A lot of brands belong to one category or the other. Logically, this should depend on the car model, specifications etc. However, clearly, luxurious brands like Acura, BMW, Cadillac, Infiniti, Lexus and Mercedes-Benz, among others, all fall in the same cluster. In the plot below we have logPrice on the \(y\)-axis and MPG.highway on the \(x\)-axis, labeling the data points with the name of the brand and using different colours and point types for the two clusters. On the top-left corner Infiniti and Mercedes-Benz stand out, while near the bottom-right corner we find Honda and, especially, Geo as economic and very efficient options!

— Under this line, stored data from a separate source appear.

$ cat src/rtl/rr_resource_arbiter.sv
`default_nettype none
// ==== rr_resource_arbiter: round-robin single-owner grant with hold limit and settle gap ====
// ==== Revision: 1.0 ====
module rr_resource_arbiter #(
  parameter  int NREQ    = 4,
  parameter  int MAXHOLD = 16,
  parameter  int GAP     = 1,
  localparam int IDW     = $clog2(NREQ)
) (
  input  logic            clock,
  input  logic            reset,
  input  logic [NREQ-1:0] req,
  input  logic            release_i,
  output logic [NREQ-1:0] gnt,
  output logic            gnt_valid,
  output logic [IDW-1:0]  gnt_id,
  output logic            timeout,
  output logic            busy
);

  localparam int HW = $clog2(MAXHOLD);
  localparam int GW = 4;

  typedef enum logic [1:0] {
    IDLE   = 2'd0,
    OWNED  = 2'd1,
    SETTLE = 2'd2
  } state_t;

  state_t          state, state_nxt;
  logic [IDW-1:0]  ptr, ptr_nxt;
  logic [HW-1:0]   hold_cnt, hold_nxt;
  logic [GW-1:0]   gap_cnt, gap_nxt;
  logic [NREQ-1:0] gnt_nxt;
  logic [IDW-1:0]  id_nxt;
  logic            timeout_nxt;
  logic [IDW-1:0]  pick, idx;
  logic            pick_found;
  logic            early_end, hold_last;

  // Descending scan so the lowest rotation offset from ptr wins.
  always_comb begin
    pick       = '0;
    pick_found = 1'b0;
    idx        = '0;
    for (int k = NREQ - 1; k >= 0; k--) begin
      idx = IDW'((int'(ptr) + k) % NREQ);
      if (req[idx]) begin
        pick       = idx;
        pick_found = 1'b1;
      end
    end
  end

  always_comb begin
    state_nxt   = state;
    ptr_nxt     = ptr;
    hold_nxt    = hold_cnt;
    gap_nxt     = gap_cnt;
    gnt_nxt     = gnt;
    id_nxt      = gnt_id;
    timeout_nxt = 1'b0;
    early_end   = release_i || !req[gnt_id];
    hold_last   = (hold_cnt == HW'(MAXHOLD - 1));
    unique case (state)
      IDLE: begin
        if (pick_found) begin
          gnt_nxt   = NREQ'(1) << pick;
          id_nxt    = pick;
          hold_nxt  = '0;
          state_nxt = OWNED;
        end
      end
      OWNED: begin
        if (early_end || hold_last) begin
          gnt_nxt     = '0;
          id_nxt      = '0;
          ptr_nxt     = (gnt_id == IDW'(NREQ - 1)) ? '0 : gnt_id + 1'b1;
          gap_nxt     = '0;
          timeout_nxt = hold_last && !early_end;
          state_nxt   = SETTLE;
        end else begin
          hold_nxt = hold_cnt + 1'b1;
        end
      end
      SETTLE: begin
        if (gap_cnt == GW'(GAP - 1)) begin
          state_nxt = IDLE;
        end else begin
          gap_nxt = gap_cnt + 1'b1;
        end
      end
      default: begin
        state_nxt = IDLE;
        gnt_nxt   = '0;
        id_nxt    = '0;
      end
    endcase
  end

  always_ff @(posedge clock or negedge reset) begin
    if (!reset) begin
      state     <= IDLE;
      ptr       <= '0;
      hold_cnt  <= '0;
      gap_cnt   <= '0;
      gnt       <= '0;
      gnt_valid <= 1'b0;
      gnt_id    <= '0;
      timeout   <= 1'b0;
      busy      <= 1'b0;
    end else begin
      state     <= state_nxt;
      ptr       <= ptr_nxt;
      hold_cnt  <= hold_nxt;
      gap_cnt   <= gap_nxt;
      gnt       <= gnt_nxt;
      gnt_valid <= |gnt_nxt;
      gnt_id    <= id_nxt;
      timeout   <= timeout_nxt;
      busy      <= (state_nxt != IDLE);
    end
  end

  a_onehot:  assert property (@(posedge clock) disable iff (!reset) $onehot0(gnt));
  a_valid:   assert property (@(posedge clock) disable iff (!reset) gnt_valid == (|gnt));
  a_owned:   assert property (@(posedge clock) disable iff (!reset) (gnt != '0) |-> (state == OWNED));
  a_timeout: assert property (@(posedge clock) disable iff (!reset) timeout |-> ($past(state) == OWNED));

endmodule
`default_nettype wire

plot(MPG.highway, logPrice, col = allocations, pch = allocations, bty = 'l', cex = 1)
text(MPG.highway, logPrice,as.character(Cars93[,1]), cex = 0.6, pos = 4)

As a final remark we can note that the above clustering analysis can be potentially improved by adding further variables. For, instance one might discover an extra cluster in the data for the middle region (~ 27-33 MPG.highway). That would be especially the case, if the added variables provide new information relevant to the clusters that is not contained in the current variables.